(Records from a dataset)
### src/uec_defs.svh
// offsets, field positions and limits of the usb endpoint control block
`ifndef UEC_DEFS_SVH
`define UEC_DEFS_SVH
`define UEC_OFF_INT_FLAG 8'h00
`define UEC_OFF_INT_EN   8'h04
`define UEC_OFF_ADDR     8'h08
`define UEC_OFF_FNUM_H   8'h0C
`define UEC_OFF_FNUM_L   8'h10
`define UEC_OFF_FERR     8'h14
`define UEC_OFF_SEL      8'h18
`define UEC_OFF_FIFO_RST 8'h1C
`define UEC_OFF_EP_CTL   8'h20
`define UEC_OFF_EP_CFG0  8'h24
`define UEC_OFF_EP_CFG1  8'h28
`define UEC_OFF_EP_STA   8'h2C
`define UEC_OFF_EP_IEN   8'h30
`define UEC_NUM_EP       5
`define UEC_EP_MAX       3'h4
`define UEC_SOF_BIT      2
`define UEC_SUSP_BIT     0
`define UEC_ADDRESS_ENABLE_BIT    7
`define UEC_FRAME_COUNT_ERROR_BIT   4
`define UEC_STALL_REQUEST_BIT  5
`define UEC_STALLRC_BIT  4
`define UEC_TOGGLE_RESTART_BIT    3
`define UEC_ENDPOINT_ON_BIT     0
`define UEC_ENDPOINT_MEMORY_ALLOCATE_BIT    1
`define UEC_CONFIGURATION_VALID_BIT    7
`define UEC_OVF_BIT      6
`define UEC_UNF_BIT      5
`define UEC_FLOW_ERROR_IRQ_ENABLE_BIT   7
`define UEC_EP0_CAP      9'h040
`define UEC_EPN_CAP      9'h080
`define UEC_RESP_OK      2'h0
`define UEC_RESP_ERR     2'h2
`endif

### src/uec_pkg.sv
// types and the fifo fit check of the usb endpoint control block
`include "uec_defs.svh"
package uec_pkg;
   typedef enum logic {UEC_W_IDLE = 1'b0, UEC_W_RESP = 1'b1} uec_wph_e;
   typedef enum logic [1:0] {UEC_CTRL = 2'b00, UEC_ISO = 2'b01,
      UEC_BULK = 2'b10, UEC_INTR = 2'b11} uec_kind_e;
   typedef struct packed {
      uec_wph_e   wph;
      logic       aw_ok;
      logic       w_ok;
      logic [7:0] awaddr;
      logic [7:0] wdata;
      logic       wstb;
      logic [1:0] bresp;
      logic       rvalid;
      logic [7:0] rdata;
      logic [1:0] rresp;
      logic       frame_start_irq_enable;
      logic       suspend_irq_enable;
      logic       susp;
      logic       address_enable;
      logic [6:0] addr;
      logic [2:0] sel;
      logic [4:0] frst;
   } uec_top_s;
   typedef struct packed {
      logic       stall;
      logic       on;
      uec_kind_e  kind;
      logic       dir;
      logic [2:0] size;
      logic [1:0] bk;
      logic       endpoint_memory_allocate;
      logic       configuration_valid;
      logic       ovf;
      logic       unf;
      logic       tog;
      logic       flow_error_irq_enable;
      logic       rel;
   } uec_ep_s;
   typedef struct packed {
      logic [10:0] frame;
      logic        sof;
      logic        err;
   } uec_frm_s;
   // size code 0..3 is 8..64 bytes, bank code 0/1 is one/two banks
   function automatic logic uec_fits(input logic [2:0] size,
                                     input logic [1:0] bk,
                                     input logic       ep0);
      logic [8:0] need;
      need = (9'h008 << size[1:0]) << bk[0];
      return !size[2] && !bk[1] && !(ep0 && bk[0]) &&
             (need <= (ep0 ? `UEC_EP0_CAP : `UEC_EPN_CAP));
   endfunction
endpackage

### src/uec_frame.sv
// frame number capture with start-of-frame and frame error flags
`timescale 1ns/1ps
`include "uec_defs.svh"
module uec_frame
   import uec_pkg::*;
(
   input  wire logic        ref_clk_i,
   input  wire logic        rst_i,
   input  wire logic        sof_i,
   input  wire logic [10:0] frame_i,
   input  wire logic        crc_err_i,
   input  wire logic        clr_sof_i,
   input  wire logic        clr_err_i,
   output logic      [10:0] frame_o,
   output logic             sof_o,
   output logic             err_o
);
   uec_frm_s q_reg;
   uec_frm_s q_next;

   // clears first so a same-cycle packet wins
   always_comb
   begin
      q_next = q_reg;
      if (clr_sof_i)
         q_next.sof = 1'b0;
      if (clr_err_i)
         q_next.err = 1'b0;
      if (sof_i)
      begin
         q_next.frame = frame_i;
         q_next.sof   = 1'b1;
         q_next.err   = crc_err_i;
      end
   end

   always_ff @(posedge ref_clk_i)
      if (rst_i)
         q_reg <= '0;
      else
         q_reg <= q_next;

   assign frame_o = q_reg.frame;
   assign sof_o   = q_reg.sof;
   assign err_o   = q_reg.err;
endmodule

### src/uec_ep.sv
// configuration, stall, toggle and flow flags of one endpoint
`timescale 1ns/1ps
`include "uec_defs.svh"
module uec_ep
   import uec_pkg::*;
#(
   parameter bit IS_EP0 = 1'b0
)
(
   input  wire logic       ref_clk_i,
   input  wire logic       rst_i,
   input  wire logic       bus_rst_i,
   input  wire logic       wr_i,
   input  wire logic [7:0] off_i,
   input  wire logic [7:0] wdata_i,
   input  wire logic [7:0] rd_off_i,
   input  wire logic       setup_i,
   input  wire logic       ovf_i,
   input  wire logic       unf_i,
   input  wire logic       tog_adv_i,
   input  wire logic       tog_rx_i,
   input  wire logic [1:0] busy_i,
   output logic      [7:0] rd_o,
   output logic            stall_o,
   output logic            stall_rel_o,
   output logic            on_o,
   output logic            endpoint_memory_allocate_o,
   output logic            tog_o,
   output logic            irq_o
);
   uec_ep_s q_reg;
   uec_ep_s q_next;
   logic    iso;

   assign iso = q_reg.kind == UEC_ISO;

   // toggle advance, then software writes, then other hardware events, bus reset last
   always_comb
   begin
      q_next     = q_reg;
      q_next.rel = 1'b0;
      if (tog_adv_i)
         q_next.tog = q_reg.dir ? ~q_reg.tog : tog_rx_i;
      if (wr_i)
      begin
         case (off_i)
            `UEC_OFF_EP_CTL:
            begin
               q_next.on = wdata_i[`UEC_ENDPOINT_ON_BIT];
               if (wdata_i[`UEC_STALL_REQUEST_BIT])
                  q_next.stall = 1'b1;
               if (wdata_i[`UEC_STALLRC_BIT])
               begin
                  q_next.stall = 1'b0;
                  q_next.rel   = 1'b1;
               end
               if (wdata_i[`UEC_TOGGLE_RESTART_BIT])
                  q_next.tog = 1'b0;
            end
            `UEC_OFF_EP_CFG0:
            begin
               q_next.kind = uec_kind_e'(wdata_i[7:6]);
               q_next.dir  = wdata_i[0] && wdata_i[7:6] != 2'h0;
            end
            `UEC_OFF_EP_CFG1:
            begin
               q_next.size  = wdata_i[6:4];
               q_next.bk    = wdata_i[3:2];
               q_next.endpoint_memory_allocate = wdata_i[`UEC_ENDPOINT_MEMORY_ALLOCATE_BIT];
               q_next.configuration_valid = wdata_i[`UEC_ENDPOINT_MEMORY_ALLOCATE_BIT] &&
                  uec_fits(wdata_i[6:4], wdata_i[3:2], IS_EP0);
            end
            `UEC_OFF_EP_STA:
            begin
               q_next.ovf = q_reg.ovf && wdata_i[`UEC_OVF_BIT];
               q_next.unf = q_reg.unf && wdata_i[`UEC_UNF_BIT];
            end
            `UEC_OFF_EP_IEN:
               q_next.flow_error_irq_enable = wdata_i[`UEC_FLOW_ERROR_IRQ_ENABLE_BIT];
            default:
               q_next.rel = 1'b0;
         endcase
      end
      if (setup_i)
         q_next.stall = 1'b0;
      if (ovf_i && iso)
         q_next.ovf = 1'b1;
      if (unf_i && iso)
         q_next.unf = 1'b1;
      if (bus_rst_i)
         q_next = '0;
   end

   always_ff @(posedge ref_clk_i)
      if (rst_i)
         q_reg <= '0;
      else
         q_reg <= q_next;

   // register read view of this endpoint
   always_comb
   begin
      case (rd_off_i)
         `UEC_OFF_EP_CTL:  rd_o = {2'h0, q_reg.stall, 4'h0, q_reg.on};
         `UEC_OFF_EP_CFG0: rd_o = {q_reg.kind, 5'h00, q_reg.dir};
         `UEC_OFF_EP_CFG1:
            rd_o = {1'b0, q_reg.size, q_reg.bk, q_reg.endpoint_memory_allocate, 1'b0};
         `UEC_OFF_EP_STA:
            rd_o = {q_reg.configuration_valid, q_reg.ovf, q_reg.unf, 2'h0, q_reg.tog,
                    busy_i};
         `UEC_OFF_EP_IEN:  rd_o = {q_reg.flow_error_irq_enable, 7'h00};
         default:          rd_o = 8'h00;
      endcase
   end

   assign stall_o     = q_reg.stall;
   assign stall_rel_o = q_reg.rel;
   assign on_o        = q_reg.on;
   assign endpoint_memory_allocate_o     = q_reg.endpoint_memory_allocate;
   assign tog_o       = q_reg.tog;
   assign irq_o       = q_reg.flow_error_irq_enable && (q_reg.ovf || q_reg.unf);
endmodule

### src/uec_top.sv
// usb device address, frame and endpoint control over an axi4-lite slave
//
// How it works
// - frame-start and suspend enables gate their flags onto the interrupt.
// - address enable is set by software and cleared only by bus reset.
// - seven-bit device address written by software, cleared by bus reset.
// - frame number of each received frame start is captured, top 3 shown.
// - the frame number is captured even from a corrupted frame start.
// - the low 8 frame number bits read from their own register.
// - frame error flag set when the frame start carries a bad number.
// - frame error and frame-start flag update on the same edge.
// - endpoint select picks the endpoint; values above 4 read zero.
// - one fifo reset bit per endpoint, held until software clears it.
// - stall request set by software, cleared by a received setup.
// - stall release clears the stall and itself after one cycle.
// - toggle restart forces data0 next and reads back as zero.
// - kind decodes control, isochronous, bulk, interrupt from 00..11.
// - direction in only for non-control kinds; control is always out.
// - size codes 0..3 are 8 to 64 bytes; others never fit.
// - bank code 0 single, 1 double; 1x never fits.
// - allocate bit reserves the endpoint memory; clearing frees it.
// - on allocate the configuration valid flag shows if size fits.
// - isochronous overflow and underflow flags; software may only clear.
// - toggle state: last received for out, next to send for in.
// - busy bank count is reported from the transfer engine.
// - frame-start flag set on every detected frame start.
// - flow error enable gates overflow and underflow onto the endpoint interrupt.
//
// Design decisions made here: the register offsets and the AXI4-Lite interface to the registers.
`timescale 1ns/1ps
`include "uec_defs.svh"
module uec_top
   import uec_pkg::*;
(
   input  wire logic        REF_CLK_I,
   input  wire logic        RST_I,
   input  wire logic [7:0]  AWADDR_I,
   input  wire logic        AWVALID_I,
   output logic             AWREADY_O,
   input  wire logic [31:0] WDATA_I,
   input  wire logic [3:0]  WSTRB_I,
   input  wire logic        WVALID_I,
   output logic             WREADY_O,
   output logic      [1:0]  BRESP_O,
   output logic             BVALID_O,
   input  wire logic        BREADY_I,
   input  wire logic [7:0]  ARADDR_I,
   input  wire logic        ARVALID_I,
   output logic             ARREADY_O,
   output logic      [31:0] RDATA_O,
   output logic      [1:0]  RRESP_O,
   output logic             RVALID_O,
   input  wire logic        RREADY_I,
   input  wire logic        BUS_RESET_I,
   input  wire logic        SOF_I,
   input  wire logic [10:0] SOF_FRAME_I,
   input  wire logic        SOF_CRC_ERR_I,
   input  wire logic        SUSPEND_I,
   input  wire logic [2:0]  EVT_EP_I,
   input  wire logic        SETUP_I,
   input  wire logic        OVERFLOW_I,
   input  wire logic        UNDERFLOW_I,
   input  wire logic        TOG_ADV_I,
   input  wire logic        TOG_RX_I,
   input  wire logic [9:0]  BUSY_BANKS_I,
   output logic      [6:0]  DEV_ADDR_O,
   output logic             ADDR_EN_O,
   output logic      [4:0]  EP_FIFO_RST_O,
   output logic      [4:0]  EP_STALL_O,
   output logic      [4:0]  EP_STALL_REL_O,
   output logic      [4:0]  EP_ON_O,
   output logic      [4:0]  EP_ENDPOINT_MEMORY_ALLOCATE_O,
   output logic      [4:0]  EP_TOG_O,
   output logic      [4:0]  EP_IRQ_O,
   output logic             USB_IRQ_O
);
   uec_top_s    q_reg;
   uec_top_s    q_next;
   logic        awready;
   logic        wready;
   logic        arready;
   logic        do_wr;
   logic        wr;
   logic        sel_ok;
   logic [10:0] frame;
   logic        sof_flag;
   logic        ferr;
   logic        clr_sof;
   logic        clr_err;
   logic [7:0]  ep_rd [`UEC_NUM_EP];
   logic [7:0]  rd_val;

   // offset decode shared by the read and write paths
   function automatic logic uec_hit(input logic [7:0] a);
      return a[1:0] == 2'h0 && a <= `UEC_OFF_EP_IEN;
   endfunction

   // channel readies and the write strobe
   assign awready = !q_reg.aw_ok && q_reg.wph == UEC_W_IDLE;
   assign wready  = !q_reg.w_ok && q_reg.wph == UEC_W_IDLE;
   assign arready = !q_reg.rvalid;
   assign do_wr   = q_reg.wph == UEC_W_IDLE && q_reg.aw_ok && q_reg.w_ok;
   assign wr      = do_wr && q_reg.wstb && uec_hit(q_reg.awaddr);
   assign sel_ok  = q_reg.sel <= `UEC_EP_MAX;

   // software clear of the frame flags: write zero to the bit
   assign clr_sof = wr && q_reg.awaddr == `UEC_OFF_INT_FLAG &&
                    !q_reg.wdata[`UEC_SOF_BIT];
   assign clr_err = wr && q_reg.awaddr == `UEC_OFF_FERR &&
                    !q_reg.wdata[`UEC_FRAME_COUNT_ERROR_BIT];

   // register read multiplexer
   always_comb
   begin
      case (ARADDR_I)
         `UEC_OFF_INT_FLAG:
            rd_val = {5'h00, sof_flag, 1'b0, q_reg.susp};
         `UEC_OFF_INT_EN:
            rd_val = {5'h00, q_reg.frame_start_irq_enable, 1'b0, q_reg.suspend_irq_enable};
         `UEC_OFF_ADDR:
            rd_val = {q_reg.address_enable, q_reg.addr};
         `UEC_OFF_FNUM_H:
            rd_val = {5'h00, frame[10:8]};
         `UEC_OFF_FNUM_L:
            rd_val = frame[7:0];
         `UEC_OFF_FERR:
            rd_val = {3'h0, ferr, 4'h0};
         `UEC_OFF_SEL:
            rd_val = {5'h00, q_reg.sel};
         `UEC_OFF_FIFO_RST:
            rd_val = {3'h0, q_reg.frst};
         default:
            rd_val = sel_ok ? ep_rd[q_reg.sel] : 8'h00;
      endcase
   end

   // bus channels and general registers
   always_comb
   begin
      q_next = q_reg;
      if (AWVALID_I && awready)
      begin
         q_next.aw_ok  = 1'b1;
         q_next.awaddr = AWADDR_I;
      end
      if (WVALID_I && wready)
      begin
         q_next.w_ok  = 1'b1;
         q_next.wdata = WDATA_I[7:0];
         q_next.wstb  = WSTRB_I[0];
      end
      case (q_reg.wph)
         UEC_W_IDLE:
            if (do_wr)
            begin
               q_next.wph   = UEC_W_RESP;
               q_next.aw_ok = 1'b0;
               q_next.w_ok  = 1'b0;
               q_next.bresp = uec_hit(q_reg.awaddr) ? `UEC_RESP_OK
                                                     : `UEC_RESP_ERR;
            end
         UEC_W_RESP:
            if (BREADY_I)
               q_next.wph = UEC_W_IDLE;
         default:
            q_next.wph = UEC_W_IDLE;
      endcase
      if (q_reg.rvalid && RREADY_I)
         q_next.rvalid = 1'b0;
      if (ARVALID_I && arready)
      begin
         q_next.rvalid = 1'b1;
         q_next.rdata  = uec_hit(ARADDR_I) ? rd_val : 8'h00;
         q_next.rresp  = uec_hit(ARADDR_I) ? `UEC_RESP_OK
                                           : `UEC_RESP_ERR;
      end
      if (wr)
      begin
         case (q_reg.awaddr)
            `UEC_OFF_INT_FLAG:
               q_next.susp = q_reg.susp && q_reg.wdata[`UEC_SUSP_BIT];
            `UEC_OFF_INT_EN:
            begin
               q_next.frame_start_irq_enable  = q_reg.wdata[`UEC_SOF_BIT];
               q_next.suspend_irq_enable = q_reg.wdata[`UEC_SUSP_BIT];
            end
            `UEC_OFF_ADDR:
            begin
               q_next.addr = q_reg.wdata[6:0];
               if (q_reg.wdata[`UEC_ADDRESS_ENABLE_BIT])
                  q_next.address_enable = 1'b1;
            end
            `UEC_OFF_SEL:
               q_next.sel = q_reg.wdata[2:0];
            `UEC_OFF_FIFO_RST:
               q_next.frst = q_reg.wdata[4:0];
            default:
               q_next.sel = q_reg.sel;
         endcase
      end
      // hardware set wins over a same-cycle clear
      if (SUSPEND_I)
         q_next.susp = 1'b1;
      if (BUS_RESET_I)
      begin
         q_next.address_enable = 1'b0;
         q_next.addr  = 7'h00;
      end
   end

   always_ff @(posedge REF_CLK_I)
      if (RST_I)
         q_reg <= '0;
      else
         q_reg <= q_next;

   // frame number and frame-start flags
   uec_frame u_frame (
      .ref_clk_i (REF_CLK_I),
      .rst_i     (RST_I),
      .sof_i     (SOF_I),
      .frame_i   (SOF_FRAME_I),
      .crc_err_i (SOF_CRC_ERR_I),
      .clr_sof_i (clr_sof),
      .clr_err_i (clr_err),
      .frame_o   (frame),
      .sof_o     (sof_flag),
      .err_o     (ferr)
   );

   // one control slice per endpoint, written through the select
   for (genvar i = 0; i < `UEC_NUM_EP; i++)
   begin : g_ep
      uec_ep #(
         .IS_EP0 (i == 0)
      ) u_ep (
         .ref_clk_i   (REF_CLK_I),
         .rst_i       (RST_I),
         .bus_rst_i   (BUS_RESET_I),
         .wr_i        (wr && q_reg.sel == 3'(i)),
         .off_i       (q_reg.awaddr),
         .wdata_i     (q_reg.wdata),
         .rd_off_i    (ARADDR_I),
         .setup_i     (SETUP_I && EVT_EP_I == 3'(i)),
         .ovf_i       (OVERFLOW_I && EVT_EP_I == 3'(i)),
         .unf_i       (UNDERFLOW_I && EVT_EP_I == 3'(i)),
         .tog_adv_i   (TOG_ADV_I && EVT_EP_I == 3'(i)),
         .tog_rx_i    (TOG_RX_I),
         .busy_i      (BUSY_BANKS_I[2*i +: 2]),
         .rd_o        (ep_rd[i]),
         .stall_o     (EP_STALL_O[i]),
         .stall_rel_o (EP_STALL_REL_O[i]),
         .on_o        (EP_ON_O[i]),
         .endpoint_memory_allocate_o     (EP_ENDPOINT_MEMORY_ALLOCATE_O[i]),
         .tog_o       (EP_TOG_O[i]),
         .irq_o       (EP_IRQ_O[i])
      );
   end

   // bus outputs
   assign AWREADY_O = awready;
   assign WREADY_O  = wready;
   assign BVALID_O  = q_reg.wph == UEC_W_RESP;
   assign BRESP_O   = q_reg.bresp;
   assign ARREADY_O = arready;
   assign RVALID_O  = q_reg.rvalid;
   assign RDATA_O   = {24'h000000, q_reg.rdata};
   assign RRESP_O   = q_reg.rresp;

   // link-side outputs
   assign DEV_ADDR_O    = q_reg.addr;
   assign ADDR_EN_O     = q_reg.address_enable;
   assign EP_FIFO_RST_O = q_reg.frst;
   assign USB_IRQ_O     = (sof_flag && q_reg.frame_start_irq_enable) ||
                          (q_reg.susp && q_reg.suspend_irq_enable);
endmodule

### config.mk
export PLATFORM = sky130hd
export DESIGN_NAME = uec_top
export DESIGN_NICKNAME = d
export VERILOG_FILES = /design/src/uec_pkg.sv /design/src/uec_frame.sv /design/src/uec_ep.sv /design/src/uec_top.sv
export VERILOG_INCLUDE_DIRS = /design/src
export SDC_FILE = /design/constraint.sdc
export NUM_CORES = 1
export LEC_CHECK = 0
export ABC_AREA = 0
export BUFFER_PORTS_ARGS = -buffer_cell sky130_fd_sc_hd__buf_2
export CAP_MARGIN = 10
export CORE_MARGIN = 5
export CORE_UTILIZATION = 40
export CTS_CLUSTER_SIZE = 10
export DETAILED_ROUTE_END_ITERATION = 16
export RECOVER_POWER = 50
export SLEW_MARGIN = 0
export SYNTH_ARGS = -nofsm -noshare
export SYNTH_HDL_FRONTEND = slang
export SYNTH_HIERARCHICAL = 1
export SYNTH_SLANG_ARGS = --single-unit
### constraint.sdc
create_clock -name REF_CLK_I -period 4.8 [get_ports REF_CLK_I]
set_input_delay 0.48 -clock REF_CLK_I [delete_from_list [all_inputs] [get_ports REF_CLK_I]]
set_output_delay 0.48 -clock REF_CLK_I [all_outputs]
set_load 0.03 [all_outputs]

Description of the task
Give only the lines from the one holding "(q_reg.susp && q_reg.suspend_irq_enable);" through the one holding "export SDC_FILE = /design/constraint.sdc", each restated exactly as it appears above.

Answer area
                          (q_reg.susp && q_reg.suspend_irq_enable);
endmodule

### config.mk
export PLATFORM = sky130hd
export DESIGN_NAME = uec_top
export DESIGN_NICKNAME = d
export VERILOG_FILES = /design/src/uec_pkg.sv /design/src/uec_frame.sv /design/src/uec_ep.sv /design/src/uec_top.sv
export VERILOG_INCLUDE_DIRS = /design/src
export SDC_FILE = /design/constraint.sdc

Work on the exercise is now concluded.